Rheinische Post Krefeld Kempen
Das missbrauchte Vertrauen
DÜSSELDORF Teenager machen ihr eigenes Ding. Sie probieren Stile, Hobbys, Haltungen aus, orientieren sich dabei an ihren Freunden – und sind denen, die das schon länger hinter sich haben, oft ein Rätsel. Dabei sind Jugendliche ja vor allem das: auf der Suche – nach Zielen, für die es sich zu leben lohnt, nach ihrem Platz in der Gesellschaft, nach sich selbst. Natürlich macht sie das auch verwundbar. Darum ist das Entsetzen groß, wenn Vertrauenspersonen wie Lehrer, Trainer oder jetzt ein Priester in einer katholischen Gemeinde in Kleve, junge Menschen bedrängen, ihr Vertrauen missbrauchen, nicht verstehen, was Nähe zu einem Jugendlichen vor allem verlangt: Gespür für die nötige Distanz.
Wenn es zu Missbrauch kommt – emotionaler oder sogar sexueller Grenzüberschreitung – rücken meist die Täter in den Blick. Das ist kein Zeichen mangelnder Empathie, sondern ein verständlicher Reflex: Menschen wollen wissen, warum in ihrer Mitte Schlimmes geschieht. Sie wollen begreifen, um verhindern zu können. Außerdem empfinden viele intuitiv, dass die Betroffenen Schutz benötigen. Doch führt die notwendige Zurückhaltung eben auch dazu, dass die Opferperspektive in öffentlichen Debatten zu kurz kommt. Dass nicht gefragt wird, welche Folgen emotionale Ausbeutung und tiefer Vertrauensverlust nach sich ziehen können.
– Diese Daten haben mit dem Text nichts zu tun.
File: src/rtl/icache_refill_ctrl.sv
// -----------------------------------------------------------------------------
// icache_refill_ctrl
//
// I-cache miss/refill sequencer. Accepts one miss at a time from the fetch-side
// lookup stage, issues a line-aligned read to the memory port, collects
// LINE/MEM_DW response beats into a line buffer and writes the assembled line
// into a round-robin victim way of the tag/data arrays.
//
// Ports
//   clk_i, rst_ni      clock, synchronous active-low reset
//   flush_i            cancels the in-flight refill (fence.i / redirect)
//   miss_valid_i/_ready_o, miss_paddr_i   miss handshake and physical address
//   mem_req_valid_o/_ready_i, mem_req_addr_o   line-aligned read request
//   mem_rsp_valid_i, mem_rsp_data_i       response beats, beat 0 = lowest addr
//   refill_we_o        one-cycle array write strobe
//   refill_way_o/_index_o/_tag_o/_line_o  array write target and data
//   busy_o             controller is not idle
//
// Build option
//   ICACHE_REFILL_PERF_EN  adds perf_miss_cnt_o (committed refills) and
//                          perf_stall_cnt_o (cycles busy), both 32-bit wrapping.
//
// States
//   state   | meaning
//   IDLE    | ready for a miss
//   REQ     | read request presented, waiting for mem_req_ready_i
//   FILL    | collecting response beats into the line buffer
//   WRITE   | single-cycle write of the line into the victim way
// -----------------------------------------------------------------------------
module icache_refill_ctrl #(
    parameter int PLEN               = 32,
    parameter int ICACHE_SET_ASSOC   = 4,
    parameter int ICACHE_INDEX_WIDTH = 6,
    parameter int ICACHE_LINE_WIDTH  = 512,
    parameter int MEM_DW             = 64,
    localparam int OFF_W   = $clog2(ICACHE_LINE_WIDTH / 8),
    localparam int INDEX_W = ICACHE_INDEX_WIDTH,
    localparam int TAG_W   = PLEN - INDEX_W - OFF_W,
    localparam int WAY_W   = $clog2(ICACHE_SET_ASSOC),
    localparam int LINE    = ICACHE_LINE_WIDTH
) (
    input  logic               clk_i,
    input  logic               rst_ni,
    input  logic               flush_i,
    input  logic               miss_valid_i,
    output logic               miss_ready_o,
    input  logic [PLEN-1:0]    miss_paddr_i,
    output logic               mem_req_valid_o,
    input  logic               mem_req_ready_i,
    output logic [PLEN-1:0]    mem_req_addr_o,
    input  logic               mem_rsp_valid_i,
    input  logic [MEM_DW-1:0]  mem_rsp_data_i,
    output logic               refill_we_o,
    output logic [WAY_W-1:0]   refill_way_o,
    output logic [INDEX_W-1:0] refill_index_o,
    output logic [TAG_W-1:0]   refill_tag_o,
    output logic [LINE-1:0]    refill_line_o,
`ifdef ICACHE_REFILL_PERF_EN
    output logic [31:0]        perf_miss_cnt_o,
    output logic [31:0]        perf_stall_cnt_o,
`endif
    output logic               busy_o
);

    localparam int BEATS = LINE / MEM_DW;
    localparam int CNT_W = $clog2(BEATS) + 1;

    localparam logic [1:0] S_IDLE  = 2'd0;
    localparam logic [1:0] S_REQ   = 2'd1;
    localparam logic [1:0] S_FILL  = 2'd2;
    localparam logic [1:0] S_WRITE = 2'd3;

    // Clears the byte-offset bits so the request is always line aligned.
    localparam logic [PLEN-1:0] ALIGN_MASK = {{(PLEN-OFF_W){1'b1}}, {OFF_W{1'b0}}};

    logic [1:0]       state;
    logic [CNT_W-1:0] beat_cnt;
    logic [WAY_W-1:0] victim_ptr;
    logic             kill;
    logic [PLEN-1:0]  paddr_q;
    logic [LINE-1:0]  line_q;
    logic             last_beat;

    assign last_beat = (beat_cnt == CNT_W'(BEATS - 1));

    always_ff @(posedge clk_i) begin
        if (!rst_ni) begin
            state      <= S_IDLE;
            beat_cnt   <= '0;
            victim_ptr <= '0;
            kill       <= 1'b0;
            paddr_q    <= '0;
            line_q     <= '0;
        end else begin
            case (state)
                S_IDLE: begin
                    // flush_i is deliberately ignored here: a miss arriving
                    // with the flush belongs to the redirected stream.
                    if (miss_valid_i) begin
                        paddr_q <= miss_paddr_i;
                        kill    <= 1'b0;
                        state   <= S_REQ;
                    end
                end
                S_REQ: begin
                    // Once the request is accepted the beats will arrive
                    // regardless, so a flush can only mark the refill dead.
                    if (mem_req_ready_i) begin
                        beat_cnt <= '0;
                        kill     <= flush_i;
                        state    <= S_FILL;
                    end else if (flush_i) begin
                        state <= S_IDLE;
                    end
                end
                S_FILL: begin
                    if (flush_i) begin
                        kill <= 1'b1;
                    end
                    if (mem_rsp_valid_i) begin
                        for (int k = 0; k < BEATS; k++) begin
                            if (beat_cnt == CNT_W'(k)) begin
                                line_q[k*MEM_DW +: MEM_DW] <= mem_rsp_data_i;
                            end
                        end
                        beat_cnt <= beat_cnt + 1'b1;
                        if (last_beat) begin
                            state <= (kill || flush_i) ? S_IDLE : S_WRITE;
                        end
                    end
                end
                S_WRITE: begin
                    // The line is complete, so a flush here still commits.
                    victim_ptr <= victim_ptr + 1'b1;
                    state      <= S_IDLE;
                end
                default: state <= S_IDLE;
            endcase
        end
    end

    assign miss_ready_o    = (state == S_IDLE);
    assign busy_o          = (state != S_IDLE);
    assign mem_req_valid_o = (state == S_REQ);
    assign mem_req_addr_o  = paddr_q & ALIGN_MASK;
    assign refill_we_o     = (state == S_WRITE);
    assign refill_way_o    = victim_ptr;
    assign refill_index_o  = paddr_q[OFF_W +: INDEX_W];
    assign refill_tag_o    = paddr_q[PLEN-1 -: TAG_W];
    assign refill_line_o   = line_q;

`ifdef ICACHE_REFILL_PERF_EN
    always_ff @(posedge clk_i) begin
        if (!rst_ni) begin
            perf_miss_cnt_o  <= '0;
            perf_stall_cnt_o <= '0;
        end else begin
            if (state == S_WRITE) begin
                perf_miss_cnt_o <= perf_miss_cnt_o + 32'd1;
            end
            if (state != S_IDLE) begin
                perf_stall_cnt_o <= perf_stall_cnt_o + 32'd1;
            end
        end
    end
`endif

endmodule

File: config.mk
export PLATFORM = sky130hd
export DESIGN_NAME = icache_refill_ctrl
export DESIGN_NICKNAME = d
export VERILOG_FILES = /design/src/rtl/icache_refill_ctrl.sv
export SDC_FILE = /design/constraint.sdc
export NUM_CORES = 1
export LEC_CHECK = 0
export BUFFER_PORTS_ARGS = -buffer_cell sky130_fd_sc_hd__buf_4
export CAP_MARGIN = 15
export CORE_AREA = 5 5 260 262
export DETAILED_ROUTE_END_ITERATION = 16
export DIE_AREA = 0 0 265 267
export GPL_ROUTABILITY_DRIVEN = 0
export GPL_TIMING_DRIVEN = 0
export SYNTH_ARGS = -nofsm -noshare
export SYNTH_HDL_FRONTEND = slang
export SYNTH_SLANG_ARGS = --single-unit
File: constraint.sdc
create_clock -name clk_i -period 2.3 [get_ports clk_i]
set_clock_uncertainty 0.1 [all_clocks]
set_input_delay 0.23 -clock clk_i [delete_from_list [all_inputs] [get_ports clk_i]]
set_output_delay 0.23 -clock clk_i [all_outputs]
set_load 0.05 [all_outputs]
==> flow_metrics.py, run 1 <==
metrics = {
    "route": {
        "met1_length_um": 44100,
        "vias": 23418,
        "viasPerCell": 5.48,
        "drc": 0,
        "met2_length_um": 50600,
        "ant_nets": 0,
        "top_layer": "met5",
        "dr.first_iter.drc_count": 2003,
        "wire_per_inst_um": 25.6,
        "dr_wl_met3_um": 9530,
        "drt-total-wl_um": 109000,
        "first_pass_iters": 6,
    },
    "synth": {
        "syn_area_sq_mm": 0.0226,
        "seq_area_frac_synth": 0.485,
        "synth_warnings": 0,
        "synth.area.top_cells": "dfxtp_1, a21boi_0, nand3_1",
        "synthCells": 2625,
        "avgSynthCellArea_sq_um": 8.60,
        "synth_edf_count": 0,
        "synth_cell_types": 37,
        "ys.flop_type": "dfxtp_1",
        "yosys.area.top_type": "dfxtp_1",
        "synth_top_area_share": 0.485,
        "async_flop_share": 0,
        "synth.ff_latch_count": 547,
    },
    "finish": {
        "layout-drive-gt1-share": 0.264,
        "nNetsFinal": 3470,
        "final_cell_mix": "buf_4, dfxtp_1, nand3_1",
        "layout_commonest_cell": "buf_4",
        "final_cells": 4273,
        "area_growth_pct": 37.7,
    },
    "sta": {
        "hold_violations": 0,
        "max_slew_margin": 0.289,
        "setup_viol": 0,
        "period_minus_slack_ns": 2.17,
        "fin_ws_ns": 0.134,
        "tightestPinTransition_ns": 1.07,
        "fin_crit_sh": 0.942,
        "drv_slew": 0,
        "fin_setup_tns_ns": 0,
        "timing.fmax_mhz": 462,
        "whs_ns": 0.00164,
        "rsz0062_at_grt": "no",
    },
    "worst_setup_path": {
        "cp-start-kind": "flop",
        "crit_buf_inv": 2,
        "critPathRequiredTime_ns": 2.76,
        "cp_slowest_cell": "buf_2",
        "end_kind": "flop",
        "critical_path_class": "flop to flop",
        "arrival_ns": 2.62,
        "slowest_delay_ns": 0.54,
        "crit_chain": "nand2b_1, buf_2, clkbuf_1, o21ai_0, a21boi_1",
        "cpLargestDelayFamily": "buffers and inverters",
        "critPathMaxFanout": 10,
    },
    "grt": {
        "grt_max_degree": 15,
        "antenna_found_initial": 11,
        "track_usage": 0.289,
        "gr-total-overflow": 0,
        "grt_pass1_wl_um": 154000,
        "grt_pass1_vias": 22054,
    },
    "placed_design": {
        "io_buffers": 599,
        "dpl.hpwl_um": 78600,
        "dp_cells": 4096,
        "post-place-ws_ns": -0.301,
    },
    "run": {
        "cap_viol_max_count": 0,
    },
    "power": {
        "power.total_mw": 21.5,
        "p_per_area_mw_per_mm2": 692,
        "ir_drop_uv": 555,
        "p_leak_nw": 12.0,
    },
    "clock_network": {
        "postCtsSetupBuffers": 0,
        "cts_root_buf": "clkbuf_16",
        "cts.sinks": 547,
        "cts_tree": "built",
        "clk_pin_slew_worst_paths_ns": 0.06,
        "numCtsBuffers": 60,
        "clockBufferDepth": 3,
        "cts_max_level": 2,
        "clkLatencyLatePin_ns": 0.63,
    },
    "die": {
        "dieHeight_um": 267,
        "dieArea_sq_mm": 0.0708,
        "core-area_sq_mm": 0.0652,
        "die_w_um": 265,
        "io_pins": 678,
        "num_rows": 94,
        "start_util": 0.346,
    },
    "min_path": {
        "hold_path_class": "input port to flop",
    },
    "run_status": {
        "status": "finished clean",
    },
}
## tightest hold or removal path, cell delays in order
cell and delay [ns]:
buf_4 0.09, nand2_1 0.18, nand2_1 0.11, a21boi_0 0.06
## logic make-up after synthesis
group / Yosys count / synth area share
AO/OA/AOI/OAI: 1063 / 0.297
XOR/XNOR: 2 / 0.000776
adder cells (fa/ha/maj): 10 / 0.00554
buffers and inverters: 396 / 0.0773
flip-flops: 547 / 0.485
multiplexers: 4 / 0.00177
other: 1 / 0.000166
AND/OR/NAND/NOR: 602 / 0.132
## worst paths after layout
| kind | start | endpoint | slack (ns) | cells past startpoint |
|---|---|---|---|---|
| hold / removal | miss_valid_i | paddr_q[7] | 0.002 | 4 |
| hold reg to reg | refill_line_o[62] | refill_line_o[62] | 0.37 | 2 |
| setup / recovery | beat_cnt[3] | refill_line_o[342] | 0.13 | 5 |
| setup reg to reg | beat_cnt[3] | refill_line_o[342] | 0.13 | 5 |
## stage by stage
stage          utilization  area [sq um]
3_3_place_gp         0.432         28200
6_report             0.477         31100
2_1_floorplan            -         22600
5_1_grt              0.477         31100
3_5_place_dp         0.433         28200
4_1_cts              0.475         30900
## cells in the mapped netlist, types with 2 or more instances
cell type / instances
dfxtp_1: 547
clkbuf_1: 267
nand3_1: 518
buf_4: 41
buf_2: 76
and3_1: 4
nor2b_1: 5
ha_1: 10
o21ai_0: 515
and2_1: 5
nor3b_1: 3
buf_1: 3
a21boi_0: 359
inv_1: 6
nor2_1: 2
nand2_1: 58
clkbuf_2: 2
mux2i_1: 4
a21boi_1: 181
nand4b_1: 2
## routing by layer
layer,global-route usage,vias up
met1,0.365,11391
li1,-,10705
met5,0,-
met4,0.115,2
met2,0.475,1082
met3,0.0761,238
## power breakdown
| part | internal [mW] | total [mW] | switching (mW) |
|---|---|---|---|
| combinational | 0.574 | 1.74 | 1.16 |
| clock | 6.01 | 10.2 | 4.16 |
| sequential | 9.54 | 9.59 | 0.0541 |
| total | 16.1 | 21.5 | 5.38 |
## sequential cells by signal, indices dropped and copies added, names as in the netlist
signal         flops
refill_line_o    512
paddr_q           26
beat_cnt           4
refill_way_o       2
state              2
kill               1
## cell type report
type	instances	area (sq um)
Clock inverter	21	270
Clock buffer	90	1790
Timing Repair Buffer	666	5190
Tap cell	864	1080
Sequential cell	547	11000
Multi-Input combinational cell	1687	9890
Buffer	390	1860
Inverter	6	22.5
Antenna cell	2	5.00
Fill cell	6514	34100
## timing repair
| action | CTS | global route |
|---|---|---|
| endpoints found under the setup margin | 271 | 479 |
| endpoints found under the hold margin | 227 | 0 |
| resized for setup | 22 | 136 |
| hold buffers | 64 | 0 |
No activity file was read; power rests on OpenSTA's default activity.
==> run 2, diff against run 1 <==
--- a/config.mk
+++ b/config.mk
@@ -7,7 +7,7 @@
 export LEC_CHECK = 0
 export BUFFER_PORTS_ARGS = -buffer_cell sky130_fd_sc_hd__buf_4
 export CAP_MARGIN = 15
-export CORE_AREA = 5 5 260 262
+export CORE_AREA = 2 2 263 265
 export DETAILED_ROUTE_END_ITERATION = 16
 export DIE_AREA = 0 0 265 267
 export GPL_ROUTABILITY_DRIVEN = 0
==> constraint.sdc (replaced) <==
create_clock -name clk_i -period 2.3 [get_ports clk_i]
set_clock_uncertainty 0.1 [all_clocks]
set_input_delay 0 -clock clk_i [delete_from_list [all_inputs] [get_ports clk_i]]
set_output_delay 0 -clock clk_i [all_outputs]
set_load 0.05 [all_outputs]
==> run 2 against run 1 <==
Net effect:
- non-clock buffer count increased by 29
- global-route usage rose by 0.071 points
- fmax down 3.3%
- flip-flop and latch count unchanged
- sequential power hardly changed
- setup slack got worse by 0.074 ns
- routed wire length fell by 0.55%
- final cell count increased by 1.1%
- largest cell class unchanged
==> flow_metrics.py, run 2 (synthesis results as in run 1) <==
metrics = {
    "placed_design": {
        "io_buffers": 599,
        "dpl.hpwl_um": 77500,
        "placed_area_sq_mm": 0.0282,
        "dp_cells": 4112,
    },
    "worst_setup_path": {
        "crit_top_cell": "clkbuf_1",
        "end_kind": "flop",
        "cp-start-kind": "input port",
        "critical_path_class": "input port to flop",
        "crit_chain": "dlygate4sd3_1, buf_2, clkbuf_1, clkbuf_1, a21boi_0",
        "critPathRequiredTime_ns": 2.74,
        "cp_slowest_cell": "clkbuf_1",
        "cp-startpoint": "rst_ni",
        "critPathMaxFanout": 10,
        "slowest_delay_ns": 0.87,
        "arrival_ns": 2.68,
        "r2r-start": "beat_cnt[3]",
    },
    "clock_network": {
        "clockBufferDepth": 3,
        "cts_tree": "built",
        "cts_max_level": 2,
        "cts_root_buf": "clkbuf_16",
        "numCtsBuffers": 61,
        "clkLatencyLatePin_ns": 0.63,
        "cts.sinks": 547,
        "clk_pin_slew_worst_paths_ns": 0.06,
        "postCtsSetupBuffers": 0,
    },
    "finish": {
        "final_cell_mix": "buf_4, dfxtp_1, nand3_1",
        "nNetsFinal": 3500,
        "final_cells": 4322,
        "layout-drive-gt1-share": 0.266,
        "utilization": 0.462,
        "layout_commonest_cell": "buf_4",
        "largest_reg_flops": 512,
        "num-fill-cells": 6799,
        "area_growth_pct": 39.2,
        "stdcell_area_sq_mm": 0.0314,
    },
    "run_status": {
        "status": "finished clean",
    },
    "sta": {
        "whs_ns": 0.0864,
        "tightestPinTransition_ns": 1.12,
        "rsz0062_at_grt": "yes",
        "hold_violations": 0,
        "fin_crit_sh": 0.974,
        "max_slew_margin": 0.253,
        "setup_viol": 0,
        "period_minus_slack_ns": 2.24,
        "drv_slew": 0,
        "timing.fmax_mhz": 446,
    },
    "power": {
        "p_leak_nw": 12.1,
        "ir_drop_uv": 584,
        "p_per_area_mw_per_mm2": 689,
    },
    "route": {
        "drc": 0,
        "ant_nets": 0,
        "top_layer": "met5",
        "wire_per_inst_um": 25.2,
        "dr_wl_met3_um": 8790,
        "first_pass_iters": 5,
        "viasPerCell": 5.53,
        "met2_length_um": 51000,
        "met1_length_um": 44900,
        "vias": 23893,
        "drt-total-wl_um": 109000,
        "dr.first_iter.drc_count": 2254,
    },
    "die": {
        "die_w_um": 265,
        "dieHeight_um": 267,
        "dieArea_sq_mm": 0.0708,
        "start_util": 0.332,
        "io_pins": 678,
        "core-area_sq_mm": 0.0680,
        "num_rows": 96,
    },
    "min_path": {
        "hold_path_class": "input port to flop",
        "min_from": "miss_paddr_i[18]",
    },
    "grt": {
        "antenna_found_initial": 5,
        "grt_max_degree": 16,
        "grt_pass1_vias": 21743,
        "track_usage": 0.290,
        "grt_pass1_wl_um": 153000,
        "gr-total-overflow": 0,
    },
    "run": {
        "cap_viol_max_count": 0,
    },
}
-- run 2: changes by cell type in the layout (fill, tap and decap cells not counted), sizes merged, moves of 2 or more --
cell         change
diode            +2
clkinvlp         -2
bufinv           -2
dlygate4sd3     +31
-- run 2: what timing repair did --
item                                    CTS  global route
endpoints found under the hold margin   545             0
hold buffers                             95             0
endpoints found under the setup margin  407           458
resized for setup                        15           175
-- run 2: critical path, delay by kind of cell --
family / cells / cell delay (ns)
buffers and inverters: 4 / 2.40
AO/OA/AOI/OAI: 1 / 0.26
-- run 2: cell type report --
cell class,instances,area [sq um],area share
Antenna cell,4,10.0,0.000319
Clock inverter,17,199,0.00633
Buffer,390,1880,0.0597
Timing Repair Buffer,695,5460,0.174
Clock buffer,94,1880,0.0600
Sequential cell,547,11000,0.349
Inverter,6,22.5,0.000717
Multi-Input combinational cell,1687,9900,0.315
Tap cell,882,1100,0.0351
-- run 2: through the flow --
step / worst slack (ns) / power [mW] / TNS, ns
after floorplan: 0.308 / 10.8 / 0
after global routing: -0.0383 / 22.2 / -0.0709
after CTS: 0.000464 / 21.7 / 0
final: 0.0596 / 21.6 / 0
after detailed placement: -0.291 / 11.4 / -30.75
after global placement: -0.261 / 11.4 / -25.76
-- run 2: where the power goes --
part	internal [mW]	switching, mW
Sequential	9.53	0.0574
Clock	6.04	4.22
Combinational	0.603	1.18
-- run 2: worst paths after layout --
path                                      endpoint  slack, ns  depth (start not counted)
worst max-delay path             refill_line_o[69]       0.06                          5
worst min-delay path                   paddr_q[18]       0.09                          4
worst max register to register  refill_line_o[323]       0.08                          5
worst min register to register                kill       0.37                          2
-- run 2: per-layer routing --
metal  vias to the layer above  track usage
li1                      10772            -
met1                     11809        0.373
met2                      1108        0.477
met3                       202       0.0642
met4                         2        0.103
met5                         -            0
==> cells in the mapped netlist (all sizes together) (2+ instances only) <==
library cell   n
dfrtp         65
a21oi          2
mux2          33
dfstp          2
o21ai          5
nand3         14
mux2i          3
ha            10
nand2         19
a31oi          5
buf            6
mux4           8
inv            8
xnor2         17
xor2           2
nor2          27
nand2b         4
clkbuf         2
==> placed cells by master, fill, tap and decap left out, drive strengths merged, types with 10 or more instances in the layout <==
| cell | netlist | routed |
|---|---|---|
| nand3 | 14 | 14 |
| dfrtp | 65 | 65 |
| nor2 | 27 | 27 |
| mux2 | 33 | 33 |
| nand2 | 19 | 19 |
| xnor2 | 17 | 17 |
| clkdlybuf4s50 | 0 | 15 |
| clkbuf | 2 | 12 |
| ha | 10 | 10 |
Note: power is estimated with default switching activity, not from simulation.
==> config.mk <==
export PLATFORM = sky130hd
export DESIGN_NAME = calc_execute_controller
export DESIGN_NICKNAME = d
export VERILOG_FILES = /design/src/rtl/calc_pkg.sv /design/src/rtl/calc_iter_step.sv /design/src/rtl/calc_execute_controller.sv
export SDC_FILE = /design/constraint.sdc
export NUM_CORES = 1
export LEC_CHECK = 0
export CORE_UTILIZATION = 35
export CTS_BUF_LIST = sky130_fd_sc_hd__clkbuf_2
export CTS_CLUSTER_DIAMETER = 120
export DETAILED_ROUTE_END_ITERATION = 8
export PLACE_DENSITY = 0.49
export REMOVE_ABC_BUFFERS = 1
export SYNTH_ARGS = -nofsm -noshare
export SYNTH_HDL_FRONTEND = slang
export SYNTH_SLANG_ARGS = --single-unit
export TNS_END_PERCENT = 100
==> constraint.sdc <==
create_clock -name clk -period 9.8 [get_ports clk]
set_clock_uncertainty 0.15 [all_clocks]
set_input_delay 1.96 -clock clk [delete_from_list [all_inputs] [get_ports clk]]
set_output_delay 1.96 -clock clk [all_outputs]
set_load 0.02 [all_outputs]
Und wie den Betroffenen zu helfen wäre.
„Missbrauch ist ein Machtgeschehen“, sagt Barbara Haslbeck, die sich seit Jahren mit Missbrauchsfällen in der katholischen Kirche beschäftigt, viele Betroffene begleitet hat und im Bistum München-Freising in der Weiterbildung von Seelsorgern arbeitet. Gerade Jugendliche seien gefährdet, von Erwachsenen in ein Abhängigkeitsverhältnis gedrängt zu werden. Wenn sie dann irgendwann spürten, dass die Beziehung zu einem Menschen, der ihnen ein Vorbild war, nicht mehr stimmt, dass sie instrumentalisiert werden, stürze sie das in Gefühle von Verwirrung und Scham. „Wenn sich ein Jugendlicher dann etwa seinen Eltern anvertraut, ist es entscheidend, dass sie die Empfindungen ihres Kindes ernstnehmen, nicht abwiegeln, nichts peinlich nennen, sondern sich hinter den Jugendlichen stellen“, sagt Haslbeck. Erst wenn Betroffene das Gefühl zurückgewinnen, dass sie selbst steuern können, was geschieht, dass sie die Deutungshoheit zurückbekommen, können sie beginnen, ihre Erfahrungen zu bearbeiten.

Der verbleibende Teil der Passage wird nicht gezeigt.